[src/include/blkwr_defs.vh]
/*
  Constants for the block-write command engine: register byte offsets,
  field positions, command codes, reset values and sector geometry.
  Assumes a 32-bit APB bus whose registers sit one to an aligned word.
*/
// Operation
// - opcode C5h starts the 28-bit block write
// - opcode 39h starts the 48-bit extended block write
// - accept sectors of host data, then commit each to the media
// - one interrupt per block of the configured multiple count
// - each data register access moves one 16-bit word
// - 28-bit sector count zero means 256 sectors
// - extended count is previous:current bytes, zero means 65536
// - logical mode: sector number holds address bits 7:0
// - logical mode: cylinder low 15:8, cylinder high 23:16
// - logical mode: head bits hold address bits 27:24
// - geometry mode: sector, cylinder and head from their fields
// - on completion sector count shows sectors not written
// - on completion address registers show last sector written
// - extended address spread over current and previous bytes
// - extended error address readable low or high by select bit
// - an uncorrectable sector stops the write there
`ifndef BLKWR_DEFS_VH
`define BLKWR_DEFS_VH

// ----------------------------------------------------------------------------
// register byte offsets
// ----------------------------------------------------------------------------
`define OFS_DATA         8'h00
`define OFS_FEATURE_ERR  8'h04
`define OFS_SECT_COUNT   8'h08
`define OFS_SECT_NUMBER  8'h0C
`define OFS_CYL_LOW      8'h10
`define OFS_CYL_HIGH     8'h14
`define OFS_DEVICE_HEAD  8'h18
`define OFS_CMD_STATUS   8'h1C
`define OFS_DEV_CONTROL  8'h20
`define OFS_MULT_COUNT   8'h24
`define OFS_IRQ_STATUS   8'h28
`define OFS_IRQ_MASK     8'h2C

// ----------------------------------------------------------------------------
// command codes and fields
// ----------------------------------------------------------------------------
`define CMD_BLOCK_WRITE      8'hC5
`define CMD_BLOCK_WRITE_EXT  8'h39
`define DH_LBA_BIT           6
`define CTL_HI_SEL_BIT       7
`define ST_BSY 7
`define ST_RDY 6
`define ST_DRQ 3
`define ST_ERR 0
`define IRQ_BLOCK 0
`define IRQ_DONE  1
`define IRQ_FAIL  2
`define IRQ_WIDTH 3

// ----------------------------------------------------------------------------
// counts and reset values
// ----------------------------------------------------------------------------
`define COUNT28_ZERO     17'h00100
`define COUNT48_ZERO     17'h10000
`define LAST_WORD        8'hFF
`define SECTORS_PER_TRK  8'h3F
`define LAST_HEAD        4'hF
`define MULT_RESET       8'h10
`define DH_RESET         8'hA0

`endif

[src/rtl/taskfile_byte_pair.v]
/*
  One task-file byte with its previous (high order) copy.
  Assumes the core only loads it while the host cannot write it.
*/
`timescale 1ns/1ps
`default_nettype none
`include "blkwr_defs.vh"

module taskfile_byte_pair (
  input  wire       clk_in,
  input  wire       rst_in,
  input  wire       ce_in,
  input  wire       wr_in,
  input  wire [7:0] wdata_in,
  input  wire       load_in,
  input  wire [7:0] load_cur_in,
  input  wire [7:0] load_prev_in,
  input  wire       sel_in,
  output reg  [7:0] cur_out,
  output reg  [7:0] prev_out,
  output wire [7:0] rd_out
);

  // a host write pushes the old byte into the previous slot
  always @(posedge clk_in) begin
    if (rst_in) begin
      cur_out  <= 8'h00;
      prev_out <= 8'h00;
    end else if (ce_in) begin
      if (load_in) begin
        cur_out  <= load_cur_in;
        prev_out <= load_prev_in;
      end else if (wr_in) begin
        prev_out <= cur_out;
        cur_out  <= wdata_in;
      end
    end
  end

  assign rd_out = sel_in ? prev_out : cur_out;

endmodule // taskfile_byte_pair
`default_nettype wire

[src/rtl/sticky_irq.v]
/*
  Sticky event flags, write-one-to-clear, with a mask onto one level line.
  Assumes event inputs are one-cycle pulses on the same clock.
*/
`timescale 1ns/1ps
`default_nettype none
`include "blkwr_defs.vh"

module sticky_irq (
  input  wire                  clk_in,
  input  wire                  rst_in,
  input  wire                  ce_in,
  input  wire [`IRQ_WIDTH-1:0] set_in,
  input  wire                  clr_wr_in,
  input  wire                  mask_wr_in,
  input  wire [`IRQ_WIDTH-1:0] wdata_in,
  output reg  [`IRQ_WIDTH-1:0] status_out,
  output reg  [`IRQ_WIDTH-1:0] mask_out,
  output reg                   irq_out
);

  wire [`IRQ_WIDTH-1:0] clr_bits;
  wire [`IRQ_WIDTH-1:0] next_status;

  // set wins over a clear landing in the same cycle
  assign clr_bits    = clr_wr_in ? wdata_in : {`IRQ_WIDTH{1'b0}};
  assign next_status = (status_out & ~clr_bits) | set_in;

  // line is registered so the top output comes from a flop
  always @(posedge clk_in) begin
    if (rst_in) begin
      status_out <= {`IRQ_WIDTH{1'b0}};
      mask_out   <= {`IRQ_WIDTH{1'b0}};
      irq_out    <= 1'b0;
    end else if (ce_in) begin
      status_out <= next_status;
      if (mask_wr_in) begin
        mask_out <= wdata_in;
      end
      irq_out <= |(next_status & (mask_wr_in ? wdata_in : mask_out));
    end
  end

endmodule // sticky_irq
`default_nettype wire

[src/rtl/block_write_engine.v]
/*
  Block-write command engine: APB task-file registers, word intake,
  per-sector media commit and ending status for the 28-bit and 48-bit
  block write commands.
  Assumes the media port answers each commit with one done pulse, and
  that all inputs other than the APB and media signals are same-clock.
*/
// Local design decisions: the address map and the APB slave port.
`timescale 1ns/1ps
`default_nettype none
`include "blkwr_defs.vh"

module block_write_engine (
  input  wire        CORE_CLK_IN,
  input  wire        RST_IN,
  input  wire        CE_IN,
  input  wire        PSEL_IN,
  input  wire        PENABLE_IN,
  input  wire        PWRITE_IN,
  input  wire [7:0]  PADDR_IN,
  input  wire [31:0] PWDATA_IN,
  output reg  [31:0] PRDATA_OUT,
  output reg         PREADY_OUT,
  output reg         PSLVERR_OUT,
  output wire        INTRQ_OUT,
  output reg  [15:0] MEDIA_WORD_OUT,
  output reg         MEDIA_WORD_VALID_OUT,
  output reg         MEDIA_COMMIT_OUT,
  output reg  [47:0] MEDIA_ADDR_OUT,
  output reg         MEDIA_LBA_MODE_OUT,
  input  wire        MEDIA_DONE_IN,
  input  wire        MEDIA_FAIL_IN
);

  // ----------------------------------------------------------------------------
  // states
  // ----------------------------------------------------------------------------
  localparam [2:0] S_IDLE   = 3'h0;
  localparam [2:0] S_XFER   = 3'h1;
  localparam [2:0] S_COMMIT = 3'h2;
  localparam [2:0] S_WAIT   = 3'h3;
  localparam [2:0] S_DONE   = 3'h4;

  reg  [2:0]  state;
  reg  [7:0]  feature;
  reg  [7:0]  device_head;
  reg  [7:0]  dev_control;
  reg  [7:0]  mult_count;
  reg         ext_cmd;
  reg         lba_mode;
  reg  [16:0] remain;
  reg  [47:0] addr;
  reg  [47:0] last_addr;
  reg  [7:0]  words;
  reg  [7:0]  blk_secs;
  reg         sector_not_found_flag;
  reg         command_aborted_flag;
  reg         err_bit;
  reg         ev_block;
  reg         ev_done;
  reg         ev_fail;
  reg  [31:0] next_rdata;
  reg         next_slverr;

  wire [7:0]  sc_cur;
  wire [7:0]  sc_prev;
  wire [7:0]  sn_cur;
  wire [7:0]  sn_prev;
  wire [7:0]  cl_cur;
  wire [7:0]  cl_prev;
  wire [7:0]  ch_cur;
  wire [7:0]  ch_prev;
  wire [7:0]  sc_rd;
  wire [7:0]  sn_rd;
  wire [7:0]  cl_rd;
  wire [7:0]  ch_rd;
  wire [`IRQ_WIDTH-1:0] irq_status;
  wire [`IRQ_WIDTH-1:0] irq_mask;

  // ----------------------------------------------------------------------------
  // apb slave: one wait state so read data and ready come from flops
  // ----------------------------------------------------------------------------
  wire access  = PSEL_IN & PENABLE_IN & ~PREADY_OUT;
  wire fire    = PSEL_IN & PENABLE_IN & PREADY_OUT;
  wire wr_fire = fire & PWRITE_IN;
  wire rd_fire = fire & ~PWRITE_IN;
  wire idle    = (state == S_IDLE);
  wire high_byte_readback_select = dev_control[`CTL_HI_SEL_BIT];

  // task-file writes are only honoured while no command runs, except data writes, only in S_XFER, and device control and interrupt writes, at any time
  wire wr_sc   = wr_fire & idle & (PADDR_IN == `OFS_SECT_COUNT);
  wire wr_sn   = wr_fire & idle & (PADDR_IN == `OFS_SECT_NUMBER);
  wire wr_cl   = wr_fire & idle & (PADDR_IN == `OFS_CYL_LOW);
  wire wr_ch   = wr_fire & idle & (PADDR_IN == `OFS_CYL_HIGH);
  wire wr_cmd  = wr_fire & idle & (PADDR_IN == `OFS_CMD_STATUS);
  wire wr_data = wr_fire & (state == S_XFER) & (PADDR_IN == `OFS_DATA);

  wire [7:0] status_byte;
  wire [7:0] error_byte;

  assign status_byte = {~idle, 1'b1, 1'b0, 1'b1, (state == S_XFER), 1'b0, 1'b0, err_bit};
  assign error_byte  = {3'b000, sector_not_found_flag, 1'b0, command_aborted_flag, 2'b00};

  // read mux; unmapped offsets answer zero with an error flag
  always @* begin
    next_rdata  = 32'h00000000;
    next_slverr = 1'b0;
    case (PADDR_IN)
      `OFS_DATA:        next_rdata = 32'h00000000;
      `OFS_FEATURE_ERR: next_rdata = {24'h000000, error_byte};
      `OFS_SECT_COUNT:  next_rdata = {24'h000000, sc_rd};
      `OFS_SECT_NUMBER: next_rdata = {24'h000000, sn_rd};
      `OFS_CYL_LOW:     next_rdata = {24'h000000, cl_rd};
      `OFS_CYL_HIGH:    next_rdata = {24'h000000, ch_rd};
      `OFS_DEVICE_HEAD: next_rdata = {24'h000000, device_head};
      `OFS_CMD_STATUS:  next_rdata = {24'h000000, status_byte};
      `OFS_DEV_CONTROL: next_rdata = {24'h000000, dev_control};
      `OFS_MULT_COUNT:  next_rdata = {24'h000000, mult_count};
      `OFS_IRQ_STATUS:  next_rdata = {29'h00000000, irq_status};
      `OFS_IRQ_MASK:    next_rdata = {29'h00000000, irq_mask};
      default:          next_slverr = 1'b1;
    endcase
  end

  // ready rises for exactly one cycle, one edge after the access phase opens
  always @(posedge CORE_CLK_IN) begin
    if (RST_IN) begin
      PREADY_OUT  <= 1'b0;
      PSLVERR_OUT <= 1'b0;
      PRDATA_OUT  <= 32'h00000000;
    end else if (CE_IN) begin
      PREADY_OUT  <= access;
      PSLVERR_OUT <= access & next_slverr;
      if (access) begin
        PRDATA_OUT <= PWRITE_IN ? 32'h00000000 : next_rdata;
      end
    end
  end

  // ----------------------------------------------------------------------------
  // plain control registers
  // ----------------------------------------------------------------------------
  always @(posedge CORE_CLK_IN) begin
    if (RST_IN) begin
      feature     <= 8'h00;
      device_head <= `DH_RESET;
      dev_control <= 8'h00;
      mult_count  <= `MULT_RESET;
    end else if (CE_IN) begin
      if (wr_fire & idle & (PADDR_IN == `OFS_FEATURE_ERR)) begin
        feature <= PWDATA_IN[7:0];
      end
      if (wr_fire & idle & (PADDR_IN == `OFS_DEVICE_HEAD)) begin
        device_head <= PWDATA_IN[7:0];
      end else if (state == S_DONE && !ext_cmd) begin
        device_head <= {device_head[7:4], last_addr[27:24]};
      end
      if (wr_fire & (PADDR_IN == `OFS_DEV_CONTROL)) begin
        dev_control <= PWDATA_IN[7:0];
      end
      if (wr_fire & idle & (PADDR_IN == `OFS_MULT_COUNT)) begin
        mult_count <= PWDATA_IN[7:0];
      end
    end
  end

  // ----------------------------------------------------------------------------
  // start address and count decode
  // ----------------------------------------------------------------------------
  wire [15:0] count16 = {sc_prev, sc_cur};
  wire [16:0] count28 = (sc_cur == 8'h00) ? `COUNT28_ZERO : {9'h000, sc_cur};
  wire [16:0] count48 = (count16 == 16'h0000) ? `COUNT48_ZERO : {1'b0, count16};
  // 28-bit start, same packing for geometry fields
  wire [47:0] start28 = {20'h00000, device_head[3:0], ch_cur, cl_cur, sn_cur};
  // 48-bit start from both byte halves
  wire [47:0] start48 = {ch_prev, cl_prev, sn_prev, ch_cur, cl_cur, sn_cur};

  // geometry stepping: sector 1..max, then head, then cylinder
  function [47:0] step_addr;
    input [47:0] a;
    input        lba;
    begin
      step_addr = a + 48'h000000000001;
      if (!lba) begin
        if (a[7:0] != `SECTORS_PER_TRK) begin
          step_addr = {a[47:8], a[7:0] + 8'h01};
        end else if (a[27:24] != `LAST_HEAD) begin
          step_addr = {a[47:28], a[27:24] + 4'h1, a[23:8], 8'h01};
        end else begin
          step_addr = {a[47:28], 4'h0, a[23:8] + 16'h0001, 8'h01};
        end
      end
    end
  endfunction

  wire [7:0] next_blk = blk_secs + 8'h01;

  // ----------------------------------------------------------------------------
  // command state machine
  // ----------------------------------------------------------------------------
  always @(posedge CORE_CLK_IN) begin
    if (RST_IN) begin
      state                <= S_IDLE;
      ext_cmd              <= 1'b0;
      lba_mode             <= 1'b0;
      remain               <= 17'h00000;
      addr                 <= 48'h000000000000;
      last_addr            <= 48'h000000000000;
      words                <= 8'h00;
      blk_secs             <= 8'h00;
      sector_not_found_flag <= 1'b0;
      command_aborted_flag <= 1'b0;
      err_bit              <= 1'b0;
      ev_block             <= 1'b0;
      ev_done              <= 1'b0;
      ev_fail              <= 1'b0;
      MEDIA_WORD_OUT       <= 16'h0000;
      MEDIA_WORD_VALID_OUT <= 1'b0;
      MEDIA_COMMIT_OUT     <= 1'b0;
      MEDIA_ADDR_OUT       <= 48'h000000000000;
      MEDIA_LBA_MODE_OUT   <= 1'b0;
    end else if (CE_IN) begin
      MEDIA_WORD_VALID_OUT <= 1'b0;
      MEDIA_COMMIT_OUT     <= 1'b0;
      ev_block             <= 1'b0;
      ev_done              <= 1'b0;
      ev_fail              <= 1'b0;
      case (state)
        S_IDLE: begin
          if (wr_cmd) begin
            sector_not_found_flag <= 1'b0;
            command_aborted_flag <= 1'b0;
            err_bit <= 1'b0;
            if ((PWDATA_IN[7:0] == `CMD_BLOCK_WRITE ||
                 PWDATA_IN[7:0] == `CMD_BLOCK_WRITE_EXT) && mult_count != 8'h00) begin
              ext_cmd  <= (PWDATA_IN[7:0] == `CMD_BLOCK_WRITE_EXT);
              lba_mode <= (PWDATA_IN[7:0] == `CMD_BLOCK_WRITE_EXT) |
                          device_head[`DH_LBA_BIT];
              remain   <= (PWDATA_IN[7:0] == `CMD_BLOCK_WRITE_EXT) ? count48 : count28;
              addr     <= (PWDATA_IN[7:0] == `CMD_BLOCK_WRITE_EXT) ? start48 : start28;
              words    <= 8'h00;
              blk_secs <= 8'h00;
              state    <= S_XFER;
            end else begin
              // unknown opcode or no block size set
              command_aborted_flag <= 1'b1;
              err_bit <= 1'b1;
              ev_done <= 1'b1;
              ev_fail <= 1'b1;
            end
          end
        end
        S_XFER: begin
          // forward each word to the media
          if (wr_data) begin
            MEDIA_WORD_OUT       <= PWDATA_IN[15:0];
            MEDIA_WORD_VALID_OUT <= 1'b1;
            words                <= words + 8'h01;
            if (words == `LAST_WORD) begin
              state <= S_COMMIT;
            end
          end
        end
        S_COMMIT: begin
          MEDIA_COMMIT_OUT   <= 1'b1;
          MEDIA_ADDR_OUT     <= addr;
          MEDIA_LBA_MODE_OUT <= lba_mode;
          state              <= S_WAIT;
        end
        S_WAIT: begin
          if (MEDIA_DONE_IN) begin
            last_addr <= addr;
            if (MEDIA_FAIL_IN) begin
              sector_not_found_flag <= 1'b1;
              err_bit <= 1'b1;
              ev_fail <= 1'b1;
              state   <= S_DONE;
            end else begin
              remain <= remain - 17'h00001;
              addr   <= step_addr(addr, lba_mode);
              if (remain == 17'h00001) begin
                state <= S_DONE;
              end else if (next_blk == mult_count) begin
                blk_secs <= 8'h00;
                ev_block <= 1'b1;
                state    <= S_XFER;
              end else begin
                blk_secs <= next_blk;
                state    <= S_XFER;
              end
            end
          end
        end
        S_DONE: begin
          // registers loaded here; raise the ending interrupt
          ev_done <= 1'b1;
          state   <= S_IDLE;
        end
        default: begin
          state <= S_IDLE;
        end
      endcase
    end
  end

  // ----------------------------------------------------------------------------
  // task-file byte pairs, loaded with the ending values
  // ----------------------------------------------------------------------------
  wire load_end = CE_IN & (state == S_DONE);

  taskfile_byte_pair u_sect_count (
    .clk_in       (CORE_CLK_IN),
    .rst_in       (RST_IN),
    .ce_in        (CE_IN),
    .wr_in        (wr_sc),
    .wdata_in     (PWDATA_IN[7:0]),
    .load_in      (load_end),
    .load_cur_in  (remain[7:0]),
    .load_prev_in (remain[15:8]),
    .sel_in       (high_byte_readback_select),
    .cur_out      (sc_cur),
    .prev_out     (sc_prev),
    .rd_out       (sc_rd)
  );

  // ending address, split over current and previous bytes
  taskfile_byte_pair u_sect_number (
    .clk_in       (CORE_CLK_IN),
    .rst_in       (RST_IN),
    .ce_in        (CE_IN),
    .wr_in        (wr_sn),
    .wdata_in     (PWDATA_IN[7:0]),
    .load_in      (load_end),
    .load_cur_in  (last_addr[7:0]),
    .load_prev_in (last_addr[31:24]),
    .sel_in       (high_byte_readback_select),
    .cur_out      (sn_cur),
    .prev_out     (sn_prev),
    .rd_out       (sn_rd)
  );

  taskfile_byte_pair u_cyl_low (
    .clk_in       (CORE_CLK_IN),
    .rst_in       (RST_IN),
    .ce_in        (CE_IN),
    .wr_in        (wr_cl),
    .wdata_in     (PWDATA_IN[7:0]),
    .load_in      (load_end),
    .load_cur_in  (last_addr[15:8]),
    .load_prev_in (last_addr[39:32]),
    .sel_in       (high_byte_readback_select),
    .cur_out      (cl_cur),
    .prev_out     (cl_prev),
    .rd_out       (cl_rd)
  );

  taskfile_byte_pair u_cyl_high (
    .clk_in       (CORE_CLK_IN),
    .rst_in       (RST_IN),
    .ce_in        (CE_IN),
    .wr_in        (wr_ch),
    .wdata_in     (PWDATA_IN[7:0]),
    .load_in      (load_end),
    .load_cur_in  (last_addr[23:16]),
    .load_prev_in (last_addr[47:40]),
    .sel_in       (high_byte_readback_select),
    .cur_out      (ch_cur),
    .prev_out     (ch_prev),
    .rd_out       (ch_rd)
  );

  // ----------------------------------------------------------------------------
  // interrupt flags: block request, completion, failure
  // ----------------------------------------------------------------------------
  sticky_irq u_irq (
    .clk_in     (CORE_CLK_IN),
    .rst_in     (RST_IN),
    .ce_in      (CE_IN),
    .set_in     ({ev_fail, ev_done, ev_block}),
    .clr_wr_in  (wr_fire & (PADDR_IN == `OFS_IRQ_STATUS)),
    .mask_wr_in (wr_fire & (PADDR_IN == `OFS_IRQ_MASK)),
    .wdata_in   (PWDATA_IN[`IRQ_WIDTH-1:0]),
    .status_out (irq_status),
    .mask_out   (irq_mask),
    .irq_out    (INTRQ_OUT)
  );

endmodule // block_write_engine
`default_nettype wire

★ ★ ★ ★ ★

[Problem to work on]
In the listing, how many lines have the word "clear"? Write only that number.

[Result]
2